Segment Open
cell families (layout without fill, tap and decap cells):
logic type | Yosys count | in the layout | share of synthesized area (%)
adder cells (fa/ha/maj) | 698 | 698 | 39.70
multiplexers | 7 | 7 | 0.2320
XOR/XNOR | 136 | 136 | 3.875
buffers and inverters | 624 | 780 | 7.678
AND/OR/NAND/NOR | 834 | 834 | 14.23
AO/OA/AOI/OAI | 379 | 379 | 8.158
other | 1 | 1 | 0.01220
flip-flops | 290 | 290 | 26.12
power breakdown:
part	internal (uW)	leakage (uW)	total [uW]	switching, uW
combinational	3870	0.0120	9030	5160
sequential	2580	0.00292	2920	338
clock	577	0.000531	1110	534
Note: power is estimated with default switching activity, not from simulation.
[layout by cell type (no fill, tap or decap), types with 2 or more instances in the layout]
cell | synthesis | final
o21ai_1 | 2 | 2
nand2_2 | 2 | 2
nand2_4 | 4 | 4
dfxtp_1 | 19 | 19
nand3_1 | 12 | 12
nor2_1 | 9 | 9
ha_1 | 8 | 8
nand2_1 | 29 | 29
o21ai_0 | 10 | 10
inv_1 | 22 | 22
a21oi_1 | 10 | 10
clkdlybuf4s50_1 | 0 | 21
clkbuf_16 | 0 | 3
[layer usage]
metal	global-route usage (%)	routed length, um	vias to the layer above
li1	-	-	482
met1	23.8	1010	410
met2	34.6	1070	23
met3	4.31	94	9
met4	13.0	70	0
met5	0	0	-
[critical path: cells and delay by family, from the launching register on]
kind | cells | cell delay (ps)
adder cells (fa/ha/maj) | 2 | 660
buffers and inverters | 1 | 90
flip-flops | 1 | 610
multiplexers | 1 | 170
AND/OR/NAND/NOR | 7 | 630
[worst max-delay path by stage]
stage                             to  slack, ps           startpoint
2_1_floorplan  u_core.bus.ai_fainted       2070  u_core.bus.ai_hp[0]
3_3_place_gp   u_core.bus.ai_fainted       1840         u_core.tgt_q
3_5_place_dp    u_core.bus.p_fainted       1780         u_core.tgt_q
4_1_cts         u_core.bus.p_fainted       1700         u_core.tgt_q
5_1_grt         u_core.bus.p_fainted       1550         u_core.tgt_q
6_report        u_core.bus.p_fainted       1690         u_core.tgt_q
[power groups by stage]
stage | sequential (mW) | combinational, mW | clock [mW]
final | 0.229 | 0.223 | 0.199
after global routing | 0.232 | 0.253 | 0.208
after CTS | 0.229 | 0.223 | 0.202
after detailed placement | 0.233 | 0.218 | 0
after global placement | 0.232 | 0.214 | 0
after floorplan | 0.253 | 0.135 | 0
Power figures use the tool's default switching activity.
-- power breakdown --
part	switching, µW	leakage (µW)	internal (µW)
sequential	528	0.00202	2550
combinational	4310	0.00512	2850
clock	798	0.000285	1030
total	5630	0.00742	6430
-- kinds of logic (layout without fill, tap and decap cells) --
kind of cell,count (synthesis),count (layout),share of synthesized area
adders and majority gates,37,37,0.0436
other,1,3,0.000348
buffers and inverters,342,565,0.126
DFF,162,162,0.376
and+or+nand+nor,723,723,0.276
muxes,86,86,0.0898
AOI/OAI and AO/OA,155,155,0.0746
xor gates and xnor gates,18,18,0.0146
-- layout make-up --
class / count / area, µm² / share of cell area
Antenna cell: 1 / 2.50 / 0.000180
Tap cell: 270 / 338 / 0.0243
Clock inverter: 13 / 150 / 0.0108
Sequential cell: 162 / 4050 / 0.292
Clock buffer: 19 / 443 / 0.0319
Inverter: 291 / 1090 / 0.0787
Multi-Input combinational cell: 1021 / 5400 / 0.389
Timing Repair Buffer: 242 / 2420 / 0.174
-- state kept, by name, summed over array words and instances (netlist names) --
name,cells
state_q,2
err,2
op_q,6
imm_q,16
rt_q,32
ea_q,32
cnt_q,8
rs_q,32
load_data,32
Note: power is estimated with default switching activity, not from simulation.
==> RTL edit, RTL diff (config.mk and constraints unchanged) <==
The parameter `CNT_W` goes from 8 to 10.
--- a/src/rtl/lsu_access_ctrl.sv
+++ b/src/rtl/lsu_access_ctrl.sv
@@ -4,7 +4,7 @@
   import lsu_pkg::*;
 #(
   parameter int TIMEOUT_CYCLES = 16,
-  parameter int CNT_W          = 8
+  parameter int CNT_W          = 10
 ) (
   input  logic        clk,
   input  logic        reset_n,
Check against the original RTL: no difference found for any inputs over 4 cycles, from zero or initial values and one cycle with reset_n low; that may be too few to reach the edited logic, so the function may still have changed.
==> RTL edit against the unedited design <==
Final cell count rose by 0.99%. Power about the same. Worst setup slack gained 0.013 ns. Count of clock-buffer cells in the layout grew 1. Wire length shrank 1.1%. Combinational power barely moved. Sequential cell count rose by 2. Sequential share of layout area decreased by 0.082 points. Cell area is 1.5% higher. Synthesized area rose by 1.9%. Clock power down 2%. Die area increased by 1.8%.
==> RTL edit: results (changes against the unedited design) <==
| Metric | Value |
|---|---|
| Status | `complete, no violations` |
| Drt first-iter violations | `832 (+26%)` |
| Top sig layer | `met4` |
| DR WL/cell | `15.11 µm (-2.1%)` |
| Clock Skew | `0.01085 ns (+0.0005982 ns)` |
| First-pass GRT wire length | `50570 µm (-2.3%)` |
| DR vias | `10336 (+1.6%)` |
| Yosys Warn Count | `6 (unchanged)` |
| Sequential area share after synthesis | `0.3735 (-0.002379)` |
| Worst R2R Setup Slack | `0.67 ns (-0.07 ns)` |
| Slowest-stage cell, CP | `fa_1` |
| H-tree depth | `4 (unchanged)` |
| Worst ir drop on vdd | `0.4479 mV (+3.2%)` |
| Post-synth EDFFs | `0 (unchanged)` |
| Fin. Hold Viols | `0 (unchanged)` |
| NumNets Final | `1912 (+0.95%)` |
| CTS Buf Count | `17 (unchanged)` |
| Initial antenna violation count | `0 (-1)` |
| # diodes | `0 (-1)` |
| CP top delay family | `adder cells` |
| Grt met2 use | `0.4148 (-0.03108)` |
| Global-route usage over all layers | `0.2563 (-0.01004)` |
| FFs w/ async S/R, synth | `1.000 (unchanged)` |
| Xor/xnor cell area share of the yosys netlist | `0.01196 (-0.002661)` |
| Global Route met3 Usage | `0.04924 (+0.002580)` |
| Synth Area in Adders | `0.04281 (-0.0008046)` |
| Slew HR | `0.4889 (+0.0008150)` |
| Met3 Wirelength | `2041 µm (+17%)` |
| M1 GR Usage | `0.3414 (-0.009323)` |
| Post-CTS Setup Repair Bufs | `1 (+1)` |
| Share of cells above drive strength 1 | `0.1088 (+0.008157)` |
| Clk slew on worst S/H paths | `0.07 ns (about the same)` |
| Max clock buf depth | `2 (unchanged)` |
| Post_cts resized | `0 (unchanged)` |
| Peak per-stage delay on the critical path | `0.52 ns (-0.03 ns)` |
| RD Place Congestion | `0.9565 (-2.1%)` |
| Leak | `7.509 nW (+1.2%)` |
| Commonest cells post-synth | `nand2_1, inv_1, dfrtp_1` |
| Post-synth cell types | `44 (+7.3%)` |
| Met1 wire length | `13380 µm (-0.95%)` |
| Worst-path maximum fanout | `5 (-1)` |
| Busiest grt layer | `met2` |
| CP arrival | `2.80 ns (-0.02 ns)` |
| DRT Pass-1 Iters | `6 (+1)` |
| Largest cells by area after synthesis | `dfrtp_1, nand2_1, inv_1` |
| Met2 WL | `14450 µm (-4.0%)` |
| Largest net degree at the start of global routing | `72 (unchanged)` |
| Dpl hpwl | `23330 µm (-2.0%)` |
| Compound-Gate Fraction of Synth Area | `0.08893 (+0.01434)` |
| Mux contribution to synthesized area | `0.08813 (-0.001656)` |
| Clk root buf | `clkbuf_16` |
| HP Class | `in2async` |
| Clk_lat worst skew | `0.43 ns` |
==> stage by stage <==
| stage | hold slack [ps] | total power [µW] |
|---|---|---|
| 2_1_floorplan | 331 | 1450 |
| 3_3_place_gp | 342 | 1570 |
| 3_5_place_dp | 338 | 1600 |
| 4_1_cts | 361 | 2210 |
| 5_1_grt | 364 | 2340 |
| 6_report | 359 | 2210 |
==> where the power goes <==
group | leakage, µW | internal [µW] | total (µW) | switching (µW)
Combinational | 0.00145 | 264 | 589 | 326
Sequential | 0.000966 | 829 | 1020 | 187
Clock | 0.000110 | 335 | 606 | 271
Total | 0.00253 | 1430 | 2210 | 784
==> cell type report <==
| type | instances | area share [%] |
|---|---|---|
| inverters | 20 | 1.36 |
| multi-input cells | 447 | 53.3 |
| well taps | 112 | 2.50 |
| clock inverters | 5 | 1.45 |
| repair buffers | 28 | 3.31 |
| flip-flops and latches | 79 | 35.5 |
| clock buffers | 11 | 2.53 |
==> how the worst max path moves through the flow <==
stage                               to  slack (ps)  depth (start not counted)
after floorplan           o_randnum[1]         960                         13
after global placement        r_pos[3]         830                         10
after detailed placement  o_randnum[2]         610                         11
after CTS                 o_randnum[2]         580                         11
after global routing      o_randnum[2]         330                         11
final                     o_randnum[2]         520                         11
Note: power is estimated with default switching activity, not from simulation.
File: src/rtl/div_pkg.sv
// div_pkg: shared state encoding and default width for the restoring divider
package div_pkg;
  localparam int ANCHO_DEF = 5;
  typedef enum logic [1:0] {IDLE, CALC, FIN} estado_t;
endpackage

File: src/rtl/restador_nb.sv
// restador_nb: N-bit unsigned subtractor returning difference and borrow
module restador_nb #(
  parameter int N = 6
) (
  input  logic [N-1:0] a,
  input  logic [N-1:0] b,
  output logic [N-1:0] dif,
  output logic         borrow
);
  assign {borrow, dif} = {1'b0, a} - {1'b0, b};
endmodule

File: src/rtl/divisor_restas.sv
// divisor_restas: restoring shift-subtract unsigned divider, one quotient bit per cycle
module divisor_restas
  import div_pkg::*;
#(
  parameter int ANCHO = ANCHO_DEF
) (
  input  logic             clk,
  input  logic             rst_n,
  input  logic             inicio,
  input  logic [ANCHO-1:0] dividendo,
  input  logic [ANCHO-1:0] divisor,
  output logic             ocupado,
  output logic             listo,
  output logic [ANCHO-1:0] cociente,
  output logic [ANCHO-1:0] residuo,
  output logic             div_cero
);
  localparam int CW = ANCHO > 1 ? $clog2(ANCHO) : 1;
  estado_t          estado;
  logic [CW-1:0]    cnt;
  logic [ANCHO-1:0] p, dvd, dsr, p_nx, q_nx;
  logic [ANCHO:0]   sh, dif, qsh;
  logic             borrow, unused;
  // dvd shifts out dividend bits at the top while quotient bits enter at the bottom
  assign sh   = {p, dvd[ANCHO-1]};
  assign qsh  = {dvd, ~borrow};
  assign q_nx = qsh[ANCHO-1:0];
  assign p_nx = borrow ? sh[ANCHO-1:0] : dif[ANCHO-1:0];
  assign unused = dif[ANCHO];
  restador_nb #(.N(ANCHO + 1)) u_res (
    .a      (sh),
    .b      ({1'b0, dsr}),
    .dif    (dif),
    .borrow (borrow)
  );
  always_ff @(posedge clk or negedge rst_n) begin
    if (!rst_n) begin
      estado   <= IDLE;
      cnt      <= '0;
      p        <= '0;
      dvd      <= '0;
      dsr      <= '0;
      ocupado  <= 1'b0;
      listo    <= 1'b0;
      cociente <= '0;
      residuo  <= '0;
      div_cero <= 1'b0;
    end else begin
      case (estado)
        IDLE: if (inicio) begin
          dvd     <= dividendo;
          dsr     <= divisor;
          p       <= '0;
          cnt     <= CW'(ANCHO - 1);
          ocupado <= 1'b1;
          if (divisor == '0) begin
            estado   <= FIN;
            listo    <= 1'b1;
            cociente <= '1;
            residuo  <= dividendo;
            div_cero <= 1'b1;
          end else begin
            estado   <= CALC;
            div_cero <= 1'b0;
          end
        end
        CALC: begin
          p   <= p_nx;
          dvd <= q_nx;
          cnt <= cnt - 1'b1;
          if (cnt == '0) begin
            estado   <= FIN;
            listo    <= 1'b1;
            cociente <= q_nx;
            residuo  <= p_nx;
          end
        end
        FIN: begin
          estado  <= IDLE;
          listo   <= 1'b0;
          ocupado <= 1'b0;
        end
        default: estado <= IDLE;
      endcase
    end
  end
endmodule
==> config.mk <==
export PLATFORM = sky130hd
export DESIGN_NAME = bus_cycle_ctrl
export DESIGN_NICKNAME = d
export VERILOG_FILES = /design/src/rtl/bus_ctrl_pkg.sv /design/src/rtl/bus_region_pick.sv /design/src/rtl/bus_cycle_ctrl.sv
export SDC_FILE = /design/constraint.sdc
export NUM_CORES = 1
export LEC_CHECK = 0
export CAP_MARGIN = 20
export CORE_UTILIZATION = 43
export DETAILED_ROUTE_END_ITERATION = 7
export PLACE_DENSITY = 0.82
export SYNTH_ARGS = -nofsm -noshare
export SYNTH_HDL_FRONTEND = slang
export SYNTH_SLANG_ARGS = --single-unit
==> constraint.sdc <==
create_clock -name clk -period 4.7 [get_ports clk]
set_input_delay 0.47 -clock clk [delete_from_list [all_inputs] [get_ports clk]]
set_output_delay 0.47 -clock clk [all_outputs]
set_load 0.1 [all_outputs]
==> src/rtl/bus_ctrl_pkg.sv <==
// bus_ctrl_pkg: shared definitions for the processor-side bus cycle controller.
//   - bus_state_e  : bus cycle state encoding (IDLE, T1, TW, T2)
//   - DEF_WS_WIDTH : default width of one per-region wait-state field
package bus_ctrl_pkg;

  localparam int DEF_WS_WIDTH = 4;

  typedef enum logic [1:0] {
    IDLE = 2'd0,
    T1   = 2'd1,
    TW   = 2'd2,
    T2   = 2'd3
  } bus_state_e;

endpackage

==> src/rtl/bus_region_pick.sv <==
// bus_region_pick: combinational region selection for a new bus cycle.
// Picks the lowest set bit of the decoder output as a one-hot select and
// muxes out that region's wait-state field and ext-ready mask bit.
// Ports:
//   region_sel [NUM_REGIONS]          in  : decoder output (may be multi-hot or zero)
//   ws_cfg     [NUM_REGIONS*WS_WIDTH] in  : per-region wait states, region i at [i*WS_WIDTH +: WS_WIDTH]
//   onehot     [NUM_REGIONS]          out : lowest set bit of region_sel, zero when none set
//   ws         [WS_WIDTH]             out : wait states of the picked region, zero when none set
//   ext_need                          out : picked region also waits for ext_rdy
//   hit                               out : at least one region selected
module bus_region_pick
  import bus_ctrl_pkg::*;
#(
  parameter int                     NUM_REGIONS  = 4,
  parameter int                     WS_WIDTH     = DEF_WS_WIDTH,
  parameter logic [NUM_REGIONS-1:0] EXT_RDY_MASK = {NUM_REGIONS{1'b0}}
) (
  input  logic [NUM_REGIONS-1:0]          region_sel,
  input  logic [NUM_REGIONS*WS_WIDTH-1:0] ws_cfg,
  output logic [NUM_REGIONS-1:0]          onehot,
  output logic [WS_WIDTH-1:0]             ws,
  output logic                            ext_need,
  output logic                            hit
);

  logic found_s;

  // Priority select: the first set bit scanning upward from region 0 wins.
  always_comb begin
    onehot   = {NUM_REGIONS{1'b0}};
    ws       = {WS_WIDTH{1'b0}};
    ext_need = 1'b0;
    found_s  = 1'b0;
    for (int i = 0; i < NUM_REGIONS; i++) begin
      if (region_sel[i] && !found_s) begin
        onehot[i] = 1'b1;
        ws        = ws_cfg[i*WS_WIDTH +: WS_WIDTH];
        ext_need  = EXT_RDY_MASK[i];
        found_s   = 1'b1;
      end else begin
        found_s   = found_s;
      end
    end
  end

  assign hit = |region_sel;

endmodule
Segment Closed
HOW TO COMPLETE THIS TASK:
Out of the entries above, write out only the lines between the line holding "NumNets Final |" and the line holding "CP arrival |", inclusive, each exactly as given.

WRITTEN ANSWER:
| NumNets Final | `1912 (+0.95%)` |
| CTS Buf Count | `17 (unchanged)` |
| Initial antenna violation count | `0 (-1)` |
| # diodes | `0 (-1)` |
| CP top delay family | `adder cells` |
| Grt met2 use | `0.4148 (-0.03108)` |
| Global-route usage over all layers | `0.2563 (-0.01004)` |
| FFs w/ async S/R, synth | `1.000 (unchanged)` |
| Xor/xnor cell area share of the yosys netlist | `0.01196 (-0.002661)` |
| Global Route met3 Usage | `0.04924 (+0.002580)` |
| Synth Area in Adders | `0.04281 (-0.0008046)` |
| Slew HR | `0.4889 (+0.0008150)` |
| Met3 Wirelength | `2041 µm (+17%)` |
| M1 GR Usage | `0.3414 (-0.009323)` |
| Post-CTS Setup Repair Bufs | `1 (+1)` |
| Share of cells above drive strength 1 | `0.1088 (+0.008157)` |
| Clk slew on worst S/H paths | `0.07 ns (about the same)` |
| Max clock buf depth | `2 (unchanged)` |
| Post_cts resized | `0 (unchanged)` |
| Peak per-stage delay on the critical path | `0.52 ns (-0.03 ns)` |
| RD Place Congestion | `0.9565 (-2.1%)` |
| Leak | `7.509 nW (+1.2%)` |
| Commonest cells post-synth | `nand2_1, inv_1, dfrtp_1` |
| Post-synth cell types | `44 (+7.3%)` |
| Met1 wire length | `13380 µm (-0.95%)` |
| Worst-path maximum fanout | `5 (-1)` |
| Busiest grt layer | `met2` |
| CP arrival | `2.80 ns (-0.02 ns)` |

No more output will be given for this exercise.